Štiks: Peter Vermeersch comes from a country [Belgium] which, just like the former Yugoslavia, has had many levels of competencies of citizenship. But Belgium finds itself  also placed at the heart of the EU. What would be your take on this?

Peter Vermeersch: What happens in Belgium, and in other countries, but very clearly in Belgium, is that the institutional environment somehow shapes the experience of citizenship that people have.

Belgium as you know, institutionally, is a very divided and devolved country. The process of institutionalisation of these divisions is basically carried out according to a logic of peacekeeping, and a politics of trying to keep an appeasement process ongoing. As a result, people are becoming more distant from each other, depending on which part of the country they live in. That has positive elements to it: people can emancipate themselves in their own language communities and to some extent create policies of inclusion towards marginalised minorities more than they probably could in a more centralised state.

On the other hand, people don't identify so much any more with what is happening at the state level. You get widespread depoliticisation, so that structures of civil society are not that stable any more and people feel alienated from the federal level because these pillars that they used to identify with also begin to disappear. In practice this means that people are no longer members of political parties and don't want to put themselves forward in this arena. Since it is obligatory to vote in Belgium, this produces the effect that when people do engage it is often only in protest votes. But at the same time, people are still interested in being active in politics.

So there is, it seems, a gap between the world of party politics and the institutional structures of Belgium as a country that is a consociational state, and on the other hand the engagement in politics that actually interests people. As a result, people feel they have a vote but not really a voice in politics.

How can people respond to that feeling of frustration? In Belgium specifically you have people experimenting with new forms of political participation outside of party politics, a sort of citizens’ activism. One example is particularly important. A few years ago a group of independent citizens decided to establish a big collaborative forum for people from all parts of the country that was called the G1000 as opposed to the G8 or G20, a citizen summit where people could discuss policy-making issues outside the realm of party politics and outside the realm of institutionalised policy-making.

It was a space of contestation, but it also felt like an additional channel through which people could express their willingness to participate in Belgium as a whole.

Štiks: Now I’d like to ask Michael Keating to comment on nationalist, separatist, federalist or devolution movements in Europe. Is the demand for decentralisation and devolution connected to the current problem of the crisis in democracy? In other words, are people opting for a smaller unit in order to have any influence at all on institutional politics and the decision-making process?

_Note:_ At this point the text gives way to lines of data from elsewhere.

### src/rtl/art_pkg.sv
// Package for the retransmission table: types, codes and constants.
package art_pkg;

	localparam int SLOTS_DEF   = 8;
	localparam int MAX_RES     = 8;
	localparam int BASE_NOREL  = 600;
	localparam int JIT_MOD     = 400;
	localparam int TRY_STEP    = 300;
	localparam int JIT_STEPS   = 16;
	localparam logic [31:0] SEED = 32'h1;

	typedef enum logic [1:0] {
		REQ_SEND = 2'd0,
		REQ_ACK  = 2'd1,
		REQ_TICK = 2'd2,
		REQ_NONE = 2'd3
	} req_t;

	typedef enum logic [2:0] {
		K_ACCEPTED = 3'd0,
		K_FULL     = 3'd1,
		K_TRANSMIT = 3'd2,
		K_GIVE_UP  = 3'd3,
		K_IDLE     = 3'd4,
		K_ACK_DONE = 3'd5
	} kind_t;

	typedef enum logic [1:0] {
		CFG_RELIABILITY = 2'd0,
		CFG_MAX_RETRIES = 2'd1,
		CFG_ACK_TIMEOUT = 2'd2
	} cfg_idx_t;

	typedef enum logic [3:0] {
		S_IDLE, S_SEND, S_ARD, S_AEVAL, S_AEND,
		S_TRD, S_TEVAL, S_TJIT, S_TUPD, S_TEND
	} state_t;

	typedef struct packed {
		logic [15:0] dest;
		logic [31:0] id;
		logic [7:0]  tries;
		logic [31:0] due;
	} entry_t;

	typedef struct packed {
		kind_t       kind;
		logic [2:0]  slot;
		logic [15:0] dst;
		logic [31:0] msg_id;
		logic        first;
		logic [3:0]  freed;
		logic        last;
	} res_t;

	function automatic logic [31:0] xorshift(input logic [31:0] x);
		logic [31:0] y;
		y = x ^ (x << 13);
		y = y ^ (y >> 17);
		y = y ^ (y << 5);
		return y;
	endfunction

endpackage

### src/rtl/ack_retransmit_table_top.sv
// Retransmission table: slot memory, scan sequencer and jitter reduction.
// Send: the result is registered from the send state, which waits while the output stalls.
// Ack: scans every slot, reading each used slot before it is evaluated. Tick: scans
// every slot; a due entry that does not give up goes through the 16-step mod-400
// jitter unit; at most 8 results per tick. One item at a time.
// Output register takes the result, so a new item is taken while it waits.
// Reset clears used bits and sets the control registers to defaults; entries need no clearing.
module ack_retransmit_table_top #(
	parameter int SLOTS = art_pkg::SLOTS_DEF
) (
	input  logic        clk,
	input  logic        arst_n,
	input  logic        cfg_we,
	input  logic [1:0]  cfg_index,
	input  logic [19:0] cfg_data,
	input  logic        in_valid,
	output logic        in_stall,
	input  logic [1:0]  req_type,
	input  logic [15:0] dst,
	input  logic [31:0] msg_id,
	input  logic [31:0] now_ms,
	output logic        out_valid,
	input  logic        out_stall,
	output logic [2:0]  kind,
	output logic [2:0]  slot,
	output logic [15:0] out_dst,
	output logic [31:0] out_msg_id,
	output logic        first_attempt,
	output logic [3:0]  freed_count,
	output logic        last
);

	localparam int IW = (SLOTS > 1) ? $clog2(SLOTS) : 1;
	localparam logic [IW-1:0] LAST_IDX = IW'(SLOTS - 1);

	art_pkg::state_t state_q, state_d;

	logic        rel_q;
	logic [7:0]  max_q;
	logic [19:0] tmo_q;

	logic [15:0] dst_q;
	logic [31:0] id_q;
	logic [31:0] now_q;

	logic [SLOTS-1:0] used_q;
	logic [IW-1:0]    idx_q;
	logic [3:0]       cnt_q;
	logic [3:0]       freed_q;
	logic [31:0]      rnd_q;
	logic [31:0]      jx_q;
	logic [8:0]       jr_q;
	logic [3:0]       step_q;
	logic [7:0]       tinc_q;
	logic [31:0]      part_q;

	art_pkg::entry_t mem [SLOTS];
	art_pkg::entry_t rd_q;

	art_pkg::res_t pend_q, out_q;
	logic          pend_v_q, out_v_q;

	// control from the sequencer
	logic            emit_ok, ld_out, pend_ld, pend_clr, mem_we, set_used, clr_used;
	logic            adv, start_jit, fr_inc;
	logic [IW-1:0]   mem_wa;
	art_pkg::entry_t mem_wd;
	art_pkg::res_t   out_d, pend_d;

	logic            has_free;
	logic [IW-1:0]   free_idx;
	logic            last_idx, due, give_up, cnt_end;
	logic [31:0]     age;
	logic [7:0]      tinc;
	logic [31:0]     base;
	logic [10:0]     jt;
	logic [8:0]      jr_next;

	assign emit_ok  = !out_v_q || !out_stall;
	assign in_stall = (state_q != art_pkg::S_IDLE);
	assign last_idx = (idx_q == LAST_IDX);
	assign cnt_end  = (cnt_q == 4'(art_pkg::MAX_RES - 1));
	assign age      = now_q - rd_q.due;
	assign due      = !age[31];
	assign give_up  = rel_q && (rd_q.tries >= max_q);
	assign tinc     = (rd_q.tries == 8'hFF) ? 8'hFF : rd_q.tries + 8'd1;
	assign base     = rel_q ? 32'(tmo_q) : 32'(art_pkg::BASE_NOREL);

	// lowest free slot
	always_comb begin
		has_free = 1'b0;
		free_idx = '0;
		for (int i = SLOTS - 1; i >= 0; i--) begin
			if (!used_q[i]) begin
				has_free = 1'b1;
				free_idx = IW'(i);
			end
		end
	end

	// two bits of the mod-400 reduction per step
	always_comb begin
		jt = {jr_q, jx_q[31:30]};
		if (jt >= 11'(3 * art_pkg::JIT_MOD))
			jr_next = 9'(jt - 11'(3 * art_pkg::JIT_MOD));
		else if (jt >= 11'(2 * art_pkg::JIT_MOD))
			jr_next = 9'(jt - 11'(2 * art_pkg::JIT_MOD));
		else if (jt >= 11'(art_pkg::JIT_MOD))
			jr_next = 9'(jt - 11'(art_pkg::JIT_MOD));
		else
			jr_next = 9'(jt);
	end

	// next state
	always_comb begin
		state_d = state_q;
		case (state_q)
			art_pkg::S_IDLE: begin
				if (in_valid) begin
					case (art_pkg::req_t'(req_type))
						art_pkg::REQ_SEND: state_d = art_pkg::S_SEND;
						art_pkg::REQ_ACK:  state_d = art_pkg::S_ARD;
						art_pkg::REQ_TICK: state_d = art_pkg::S_TRD;
						default:           state_d = art_pkg::S_IDLE;
					endcase
				end
			end
			art_pkg::S_SEND: if (emit_ok) state_d = art_pkg::S_IDLE;
			art_pkg::S_ARD: begin
				if (used_q[idx_q]) state_d = art_pkg::S_AEVAL;
				else if (last_idx) state_d = art_pkg::S_AEND;
			end
			art_pkg::S_AEVAL: state_d = last_idx ? art_pkg::S_AEND : art_pkg::S_ARD;
			art_pkg::S_AEND: if (emit_ok) state_d = art_pkg::S_IDLE;
			art_pkg::S_TRD: begin
				if (used_q[idx_q]) state_d = art_pkg::S_TEVAL;
				else if (last_idx) state_d = art_pkg::S_TEND;
			end
			art_pkg::S_TEVAL: begin
				if (!due)
					state_d = last_idx ? art_pkg::S_TEND : art_pkg::S_TRD;
				else if (give_up) begin
					if (!pend_v_q || emit_ok)
						state_d = (last_idx || cnt_end) ? art_pkg::S_TEND : art_pkg::S_TRD;
				end else
					state_d = art_pkg::S_TJIT;
			end
			art_pkg::S_TJIT: if (step_q == 4'(art_pkg::JIT_STEPS - 1)) state_d = art_pkg::S_TUPD;
			art_pkg::S_TUPD: begin
				if (!pend_v_q || emit_ok)
					state_d = (last_idx || cnt_end) ? art_pkg::S_TEND : art_pkg::S_TRD;
			end
			art_pkg::S_TEND: if (emit_ok) state_d = art_pkg::S_IDLE;
			default: state_d = art_pkg::S_IDLE;
		endcase
	end

	// sequencer outputs
	always_comb begin
		ld_out    = 1'b0;
		out_d     = '0;
		pend_ld   = 1'b0;
		pend_d    = '0;
		pend_clr  = 1'b0;
		mem_we    = 1'b0;
		mem_wa    = idx_q;
		mem_wd    = '0;
		set_used  = 1'b0;
		clr_used  = 1'b0;
		adv       = 1'b0;
		start_jit = 1'b0;
		fr_inc    = 1'b0;
		case (state_q)
			art_pkg::S_SEND: begin
				if (emit_ok) begin
					ld_out    = 1'b1;
					out_d.last = 1'b1;
					if (has_free) begin
						out_d.kind   = art_pkg::K_ACCEPTED;
						out_d.slot   = 3'(free_idx);
						out_d.dst    = dst_q;
						out_d.msg_id = id_q;
						mem_we       = 1'b1;
						mem_wa       = free_idx;
						mem_wd       = '{dest: dst_q, id: id_q, tries: 8'd0, due: now_q};
						set_used     = 1'b1;
					end else
						out_d.kind = art_pkg::K_FULL;
				end
			end
			art_pkg::S_ARD: if (!used_q[idx_q]) adv = 1'b1;
			art_pkg::S_AEVAL: begin
				adv = 1'b1;
				if (rd_q.id == id_q) begin
					clr_used = 1'b1;
					fr_inc   = 1'b1;
				end
			end
			art_pkg::S_AEND: begin
				if (emit_ok) begin
					ld_out      = 1'b1;
					out_d.kind  = art_pkg::K_ACK_DONE;
					out_d.freed = freed_q;
					out_d.last  = 1'b1;
				end
			end
			art_pkg::S_TRD: if (!used_q[idx_q]) adv = 1'b1;
			art_pkg::S_TEVAL: begin
				if (!due)
					adv = 1'b1;
				else if (give_up) begin
					if (!pend_v_q || emit_ok) begin
						ld_out        = pend_v_q;
						out_d         = pend_q;
						pend_ld       = 1'b1;
						pend_d.kind   = art_pkg::K_GIVE_UP;
						pend_d.slot   = 3'(idx_q);
						pend_d.dst    = rd_q.dest;
						pend_d.msg_id = rd_q.id;
						clr_used      = 1'b1;
						adv           = 1'b1;
					end
				end else
					start_jit = 1'b1;
			end
			art_pkg::S_TUPD: begin
				if (!pend_v_q || emit_ok) begin
					ld_out        = pend_v_q;
					out_d         = pend_q;
					pend_ld       = 1'b1;
					pend_d.kind   = art_pkg::K_TRANSMIT;
					pend_d.slot   = 3'(idx_q);
					pend_d.dst    = rd_q.dest;
					pend_d.msg_id = rd_q.id;
					pend_d.first  = (rd_q.tries == 8'd0);
					mem_we        = 1'b1;
					mem_wd        = '{dest: rd_q.dest, id: rd_q.id, tries: tinc_q,
						due: part_q + 32'(jr_q)};
					adv           = 1'b1;
				end
			end
			art_pkg::S_TEND: begin
				if (emit_ok) begin
					ld_out   = 1'b1;
					pend_clr = 1'b1;
					if (pend_v_q)
						out_d = pend_q;
					else
						out_d.kind = art_pkg::K_IDLE;
					out_d.last = 1'b1;
				end
			end
			default: ;
		endcase
	end

	// slot memory: one write port, registered read at the scan index
	always_ff @(posedge clk) begin
		if (mem_we)
			mem[mem_wa] <= mem_wd;
		rd_q <= mem[idx_q];
	end

	// payload registers
	always_ff @(posedge clk) begin
		if (state_q == art_pkg::S_IDLE && in_valid) begin
			dst_q <= dst;
			id_q  <= msg_id;
			now_q <= now_ms;
		end
		if (pend_ld)
			pend_q <= pend_d;
		if (ld_out)
			out_q <= out_d;
		if (start_jit) begin
			tinc_q <= tinc;
			part_q <= now_q + base + 32'(tinc) * 32'(art_pkg::TRY_STEP);
		end
	end

	always_ff @(posedge clk or negedge arst_n) begin
		if (!arst_n) begin
			state_q  <= art_pkg::S_IDLE;
			rel_q    <= 1'b1;
			max_q    <= 8'd3;
			tmo_q    <= 20'd2000;
			used_q   <= '0;
			idx_q    <= '0;
			cnt_q    <= '0;
			freed_q  <= '0;
			rnd_q    <= art_pkg::SEED;
			jx_q     <= '0;
			jr_q     <= '0;
			step_q   <= '0;
			pend_v_q <= 1'b0;
			out_v_q  <= 1'b0;
		end else begin
			state_q <= state_d;
			if (cfg_we) begin
				case (cfg_index)
					art_pkg::CFG_RELIABILITY: rel_q <= cfg_data[0];
					art_pkg::CFG_MAX_RETRIES: max_q <= cfg_data[7:0];
					art_pkg::CFG_ACK_TIMEOUT: tmo_q <= cfg_data;
					default: ;
				endcase
			end
			if (state_q == art_pkg::S_IDLE && in_valid) begin
				idx_q    <= '0;
				cnt_q    <= '0;
				freed_q  <= '0;
				pend_v_q <= 1'b0;
			end
			if (adv && !last_idx)
				idx_q <= idx_q + IW'(1);
			if (set_used)
				used_q[free_idx] <= 1'b1;
			if (clr_used)
				used_q[idx_q] <= 1'b0;
			if (fr_inc && freed_q != 4'hF)
				freed_q <= freed_q + 4'd1;
			if (pend_ld) begin
				pend_v_q <= 1'b1;
				cnt_q    <= cnt_q + 4'd1;
			end else if (pend_clr)
				pend_v_q <= 1'b0;
			// advance the generator once per transmit and start the reduction
			if (start_jit) begin
				rnd_q  <= art_pkg::xorshift(rnd_q);
				jx_q   <= art_pkg::xorshift(rnd_q);
				jr_q   <= '0;
				step_q <= '0;
			end else if (state_q == art_pkg::S_TJIT) begin
				jx_q   <= jx_q << 2;
				jr_q   <= jr_next;
				step_q <= step_q + 4'd1;
			end
			if (ld_out)
				out_v_q <= 1'b1;
			else if (!out_stall)
				out_v_q <= 1'b0;
		end
	end

	assign out_valid     = out_v_q;
	assign kind          = out_q.kind;
	assign slot          = out_q.slot;
	assign out_dst       = out_q.dst;
	assign out_msg_id    = out_q.msg_id;
	assign first_attempt = out_q.first;
	assign freed_count   = out_q.freed;
	assign last          = out_q.last;

endmodule
### config.mk
export PLATFORM = sky130hd
export DESIGN_NAME = ack_retransmit_table_top
export DESIGN_NICKNAME = d
export VERILOG_FILES = /design/src/rtl/art_pkg.sv /design/src/rtl/ack_retransmit_table_top.sv
export SDC_FILE = /design/constraint.sdc
export NUM_CORES = 1
export LEC_CHECK = 0
export BUFFER_PORTS_ARGS = -buffer_cell sky130_fd_sc_hd__buf_2
export CORE_MARGIN = 10
export CORE_UTILIZATION = 45
export CTS_BUF_LIST = sky130_fd_sc_hd__clkbuf_4 sky130_fd_sc_hd__clkbuf_8 sky130_fd_sc_hd__clkbuf_16
export CTS_CLUSTER_SIZE = 20
export DETAILED_ROUTE_END_ITERATION = 8
export PLACE_DENSITY_LB_ADDON = 0.08
export SYNTH_ARGS = -nofsm -noshare
export SYNTH_HDL_FRONTEND = slang
export SYNTH_SLANG_ARGS = --single-unit
### constraint.sdc
create_clock -name clk -period 9.1 [get_ports clk]
set_input_delay 0.455 -clock clk [delete_from_list [all_inputs] [get_ports clk]]
set_output_delay 0.455 -clock clk [all_outputs]
set_load 0.02 [all_outputs]
==> impl_metrics.csv, run 1 <==
group,metric,value,unit
sta,post-route-period-util,0.829,
worst_setup_path,r2r_cells,26,
place,hpwlAfterDp,71.6,mm
synthesis,syn-num-nets,3444,
worst_setup_path,start_kind,"flip-flop",
routing,via_count,28600,
place,gp_congestion,0.832,
worst_setup_path,r2r-end,"part_q[25]$_DFFE_PP_",
finish,layout-drive-gt1-share,0.145,
outcome,outcome,"completed",
finish,n_antenna_cell,0,
synthesis,synth_seq_area_share,0.702,
worst_setup_path,r2r_start,"rd_q[33]$_DFF_P_",
floorplanning,initial_core_util,0.455,
grt,grt_max_degree,89,
synthesis,synth_ff_type,"edfxtp_1",
clock_tree,ctsRootBufferMaster,"clkbuf_16",
routing,viasPerCell,5.76,
floorplanning,fp.dieArea,0.118,sq mm
floorplanning,coreArea,0.104,sq mm
clock_tree,cts.sinks,1157,
hold_path,worstHoldPathType,"in -> reg",
synthesis,ys_ff_latch,1157,
sta,finalHoldViolCount,0,
sta,fin_hold_ws,0.152,ns
floorplanning,fp.dieH,344,um
sta,rsz0062_at_grt,"false",
synthesis,avgSynthCellArea,14.8,sq um
grt,antenna_found_initial,0,
routing,drtIter0Drc,2262,
worst_setup_path,critPathCaptureType,"flip-flop",
sta,slew_violations,0,
worst_setup_path,crit_required,9.56,ns
hold_path,whs_path_depth,3,
floorplanning,io_pins,171,
worst_setup_path,crit_fanout,6,
sta,setup_slack,1.56,ns
synthesis,synth_edf_count,938,
worst_setup_path,criticalPathCategory,"reg -> reg",
grt,grt_remaining_overflow,0,
grt,grt_first_pass_wirelength,188,mm
grt,grt.total_usage,0.206,
synthesis,async_flop_share,0.113,
finish,nets,3728,
clock_tree,cts_resized,0,
finish,fillers,8574,
routing,first_pass_iters,5,
clock_tree,post_cts_buffers,0,
routing,drt_drc_violations_left,0,
worst_setup_path,critPathArrivalTime,8.00,ns
sta,max_freq,133,MHz
clock_tree,postCtsHoldBufs,101,
floorplanning,die_w,344,um
place,io_buffers,170,
synthesis,yosysWarnings,0,
routing,drt-wirelength-per-cell,25.0,um
sta,setup_violations,0,
sta,worst_slew_pin_slew,1.24,ns
sta,relSlewSlack,0.165,
clock_tree,cts_buffer_depth,3,
sta,final.setup.tns,0,ns
clock_tree,path_clk_slew,0.06,ns
clock_tree,htree_levels,3,
synthesis,syn_area,0.0473,sq mm
grt,grt_pass1_vias,29600,
worst_setup_path,critPathCapture,"part_q[25]$_DFFE_PP_",
flow_run,maxCapViolations,0,
clock_tree,cts_tree,"built",
sta,period_minus_slack,7.54,ns
sta,clock_skew,0.0336,ns
synthesis,syn_inst,3188,
finish,areaGrowthSynthToFinish,16.1,%
routing,routed_wl,124,mm
routing,ant_nets,0,
floorplanning,row_count,118,
place,pre_cts_ws,1.72,ns
worst_setup_path,critPathLaunch,"rd_q[33]$_DFF_P_",
synthesis,yosysUniqueCellTypes,79,
clock_tree,numCtsBuffers,118,
worst_setup_path,r2r_setup_slack,1.56,ns
clock_tree,clkLatencyLatePin,0.72,ns
[worst min-delay path by stage]
stage	start	to	slack (ns)
2_1_floorplan	arst_n	cnt_q[0]$_DFFE_PN0P_	0.16
3_3_place_gp	mem[1][86]$_DFFE_PP_	rd_q[86]$_DFF_P_	0.46
3_5_place_dp	mem[1][52]$_DFFE_PP_	rd_q[52]$_DFF_P_	0.46
4_1_cts	cfg_index[0]	rel_q$_DFFE_PN1P_	0.10
5_1_grt	cfg_index[0]	rel_q$_DFFE_PN1P_	0.13
6_report	out_stall	out_valid$_DFFE_PN0P_	0.15
[cells in the mapped netlist, types with 31 or more instances]
library cell	number	area [sq um]
a21oi_1	106	531
a221oi_1	44	385
a22o_1	145	1270
a22oi_1	255	1910
and2_1	76	475
and3_1	45	282
clkbuf_1	107	402
dfrtp_1	121	3030
dfxtp_1	88	1760
edfxtp_1	938	28200
ha_1	123	1540
inv_1	111	417
mux2_2	31	349
nand2_1	160	601
nand3_1	89	445
nand4_1	60	375
nor2_1	90	338
o21ai_0	63	315
xnor2_1	109	955
xor2_1	80	701
[layer usage]
layer	part of all wire	track usage	vias up	wire length (um)
met4	0.019	0.0473	0	2380
met5	0	0	-	0
li1	-	-	12900	-
met1	0.43	0.279	14800	53800
met3	0.048	0.0289	162	6010
met2	0.50	0.352	731	61900
[per-stage QoR]
stage / utilization / cell area, sq um / instances
6_report: 0.528 / 54900 / 4957
3_3_place_gp: 0.479 / 49800 / 4631
2_1_floorplan: - / 47300 / 3188
5_1_grt: 0.528 / 54900 / 4957
4_1_cts: 0.528 / 54900 / 4957
3_5_place_dp: 0.479 / 49800 / 4631
[cells in the final DEF, fill, tap and decap left out, types with 11 or more instances in the layout]
| master | n |
|---|---|
| nor3_1 | 24 |
| clkbuf_8 | 11 |
| nand2b_1 | 23 |
| and3_1 | 44 |
| nand3_1 | 89 |
| inv_1 | 109 |
| a31oi_1 | 16 |
| a21oi_1 | 106 |
| nor2b_1 | 19 |
| bufinv_16 | 15 |
| xor2_1 | 80 |
| mux2_2 | 31 |
| edfxtp_1 | 938 |
| o21ai_0 | 63 |
| clkbuf_4 | 26 |
| clkinv_2 | 29 |
| buf_2 | 169 |
| nand4_1 | 60 |
| dfrtp_1 | 121 |
| o21ai_1 | 12 |
| clkbuf_16 | 120 |
| nor2_1 | 81 |
| ha_1 | 123 |
| xnor2_1 | 109 |
| dfxtp_1 | 88 |
| fa_1 | 24 |
| clkinv_1 | 12 |
| nand2_1 | 160 |
| a22o_1 | 145 |
| buf_4 | 49 |
| a221oi_1 | 44 |
| a21o_1 | 21 |
| and2_1 | 74 |
| dlygate4sd3_1 | 101 |
| a221o_1 | 11 |
| a22oi_1 | 255 |
[sequential cells by signal (all words and copies together), names as in the netlist, 4 cells and up]
register / cells
mem: 704
rd_q: 88
pend_q: 54
id_q: 32
jx_q: 32
now_q: 32
out_msg_id: 32
part_q: 32
rnd_q: 32
tmo_q: 20
dst_q: 16
out_dst: 16
jr_q: 9
max_q: 8
tinc_q: 8
used_q: 8
cnt_q: 4
freed_count: 4
freed_q: 4
state_q: 4
step_q: 4
[logic make-up (layout without fill, tap and decap cells)]
| group | Yosys count | in the layout | synth area share |
|---|---|---|---|
| flops | 1157 | 1157 | 0.702 |
| compound gates | 750 | 750 | 0.116 |
| buf+inv | 268 | 657 | 0.0227 |
| simple gates | 631 | 631 | 0.0688 |
| xor+xnor | 189 | 189 | 0.0350 |
| fa+ha+maj | 147 | 147 | 0.0427 |
| mux | 46 | 46 | 0.0127 |
[critical path: stages (launching register included)]
cell     delay, ns
dfxtp_1       0.38
ha_1          0.21
and3_1        0.21
and3_1        0.24
nor2_1        0.05
a21oi_1       0.48
ha_1          0.34
ha_1          0.27
inv_1         0.05
fa_1          0.47
inv_1         0.05
fa_1          0.46
ha_1          0.35
a21oi_1       0.16
nand2_1       0.10
a41oi_1       0.30
nor2b_1       0.20
xnor2_1       0.17
fa_1          0.45
ha_1          0.34
and3_1        0.23
nand3_1       0.09
o21ai_0       0.62
nand3_1       0.16
a21oi_1       0.56
nand3_1       0.18
xnor2_1       0.16
[cell type report]
cell class,instances,area [sq um],share of cell area
flip-flops and latches,1157,33200,0.605
clock buffers,157,3350,0.0610
repair buffers,321,2260,0.0411
multi-input cells,1763,13100,0.239
inverters,111,420,0.00766
clock inverters,68,786,0.0143
well taps,1380,1730,0.0315
Power of run 1 is not shown: default switching activity piles up to over one toggle a cycle in this logic, so the estimate is an artifact.
==> run 2, diff against run 1 <==
clock period = 7.67 ns   (was 9.1 ns; I/O delays follow)
==> run 2 against run 1 <==
Net effect: sequential cell count unchanged; critical endpoint unchanged; via count is essentially flat; die area is the same; non-clock buffer count fell by 5; routed wire length down 0.33%.
==> impl_metrics.csv, run 2 (synthesis gave the netlist of run 1 again) <==
group,metric,value,unit
worst_setup_path,critPathCaptureType,"flip-flop",
sta,slew_violations,0,
finish,fillers,8627,
clock_tree,htree_levels,3,
grt,grt_max_degree,88,
clock_tree,cts_buffer_depth,3,
clock_tree,numCtsBuffers,119,
grt,grt_pass1_vias,29200,
routing,via_count,28600,
sta,period_minus_slack,7.15,ns
floorplanning,initial_core_util,0.455,
hold_path,worstHoldPathType,"in -> reg",
sta,setup_violations,0,
finish,largest-register,"mem",
sta,post-route-period-util,0.932,
clock_tree,post_cts_buffers,0,
worst_setup_path,start_kind,"flip-flop",
routing,drt-wirelength-per-cell,25.0,um
worst_setup_path,criticalPathCategory,"reg -> reg",
floorplanning,fp.dieH,344,um
routing,first_pass_iters,6,
routing,drtIter0Drc,2284,
flow_run,maxCapViolations,0,
sta,relSlewSlack,0.131,
sta,finalHoldViolCount,0,
place,gp_congestion,0.823,
floorplanning,coreArea,0.104,sq mm
routing,routed_wl,124,mm
worst_setup_path,cp_top_family,"adder cells",
sta,rsz0062_at_grt,"false",
finish,largest_reg_flops,704,
finish,reg_top3,"mem x704, rd_q x88, pend_q x54",
sta,max_freq,140,MHz
outcome,outcome,"completed",
finish,mostFrequentLayoutCell,"edfxtp_1",
grt,grt.total_usage,0.206,
clock_tree,ctsRootBufferMaster,"clkbuf_16",
finish,areaGrowthSynthToFinish,15.6,%
grt,grt_first_pass_wirelength,186,mm
finish,layout_common_cells,"edfxtp_1 (938), a22oi_1 (255), buf_2 (169), nand2_1 (160), a22o_1 (145)",
floorplanning,row_count,118,
floorplanning,die_w,344,um
finish,regArea,0.0332,sq mm
worst_setup_path,path_common_cell,"ha_1",
worst_setup_path,slowest_delay,0.53,ns
grt,antenna_found_initial,0,
sta,final.setup.tns,0,ns
finish,multi_input_area,0.0131,sq mm
finish,layout-drive-gt1-share,0.144,
worst_setup_path,cp_slowest_cell,"o21ai_0",
grt,grt_remaining_overflow,0,
sta,worst_slew_pin_slew,1.29,ns
finish,nets,3724,
worst_setup_path,critPathArrivalTime,7.61,ns
worst_setup_path,critical_path_buf_inv_count,2,
clock_tree,path_clk_slew,0.06,ns
routing,viasPerCell,5.76,
worst_setup_path,crit_required,8.13,ns
floorplanning,fp.dieArea,0.118,sq mm
routing,drt_drc_violations_left,0,
finish,n_antenna_cell,0,
routing,ant_nets,0,
clock_tree,clkLatencyLatePin,0.72,ns
clock_tree,cts.sinks,1157,
floorplanning,io_pins,171,
clock_tree,cts_tree,"built",
sta,clock_skew,0.0296,ns
worst_setup_path,crit_fanout,6,
place,hpwlAfterDp,71.3,mm
place,io_buffers,170,
==> run 2: timing repair <==
action                                  in CTS  in global routing
endpoints found under the setup margin       0                  5
gates resized for setup                      0                  1
hold buffers                               101                  0
endpoints found under the hold margin      185                  0
==> run 2: cell type report <==
class                           instances  share of cell area
Timing Repair Buffer                  316              0.0417
Clock buffer                          164              0.0615
Sequential cell                      1157               0.607
Inverter                              111             0.00769
Tap cell                             1380              0.0316
Multi-Input combinational cell       1763               0.240
Clock inverter                         63             0.00966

Michael Keating: Let me start on a slightly different point. I think there is a profound crisis for a number of reasons in the nation-state model of citizenship, whether you're talking about civil, political or social citizenship.

There are two dimensions that I'm concerned about. One is functional, the other territorial. As far as the functional dimension is concerned, we are seeing this increasing tendency to pass over important tasks of social regulation and management to non-elected authorities, that is to authorities in a purely technical sense who are for example invited to write highly contestable economic doctrines into constitutions. When questioned, we are told that there’s nothing that can be done about it because this is an objective fact and there is no alternative. I take as my example the writing of monetarism into constitutions, not only in the United Kingdom but a lot of other places as well - an economic doctrine that is highly contestable. That, of course, causes alienation, and furthermore undermines active citizenship in all kinds of ways.

There is a positive side to constitutionalisation when it comes to human rights. But when you are talking about social rights and economic regulation it becomes highly problematic. This relates to the territorial dimension which is principally the subject of  my work. Here there is a process of rescaling. We are seeing certain functional systems migrating to different territorial levels. We're seeing a globalisation of the economy and a Europeanisation of financial regulation of monetary policy among other things. Meanwhile, there is a decentralisation of economic policies under way, and social policies are being pulled apart. So where is the ideal type of nation-state - the place where the economic, social, and political confront each other and hence can be made the site of social bargains, ideally resting upon a shared sense of community and identity? That place is less and less available.

So representative democracy no longer corresponds to important levels of regulation, partly because of these functional processes but partly because of specific policy decisions. The response of the academic world and the political world to this has been utterly wanting. You’ve got a profound crisis of legitimation and suddenly it's legitimised by using this terribly fashionable concept of ‘multilevel governance’, simply because we don't know what on earth it means. It has no normative basis whatsoever. Federalism does, the state does, the nation has a normative basis. But ‘multilevel governance’ means absolutely nothing at all. So it’s an analytical vacuum and also a recipe for profound complacency. But we’ve discovered this term, so it's okay now.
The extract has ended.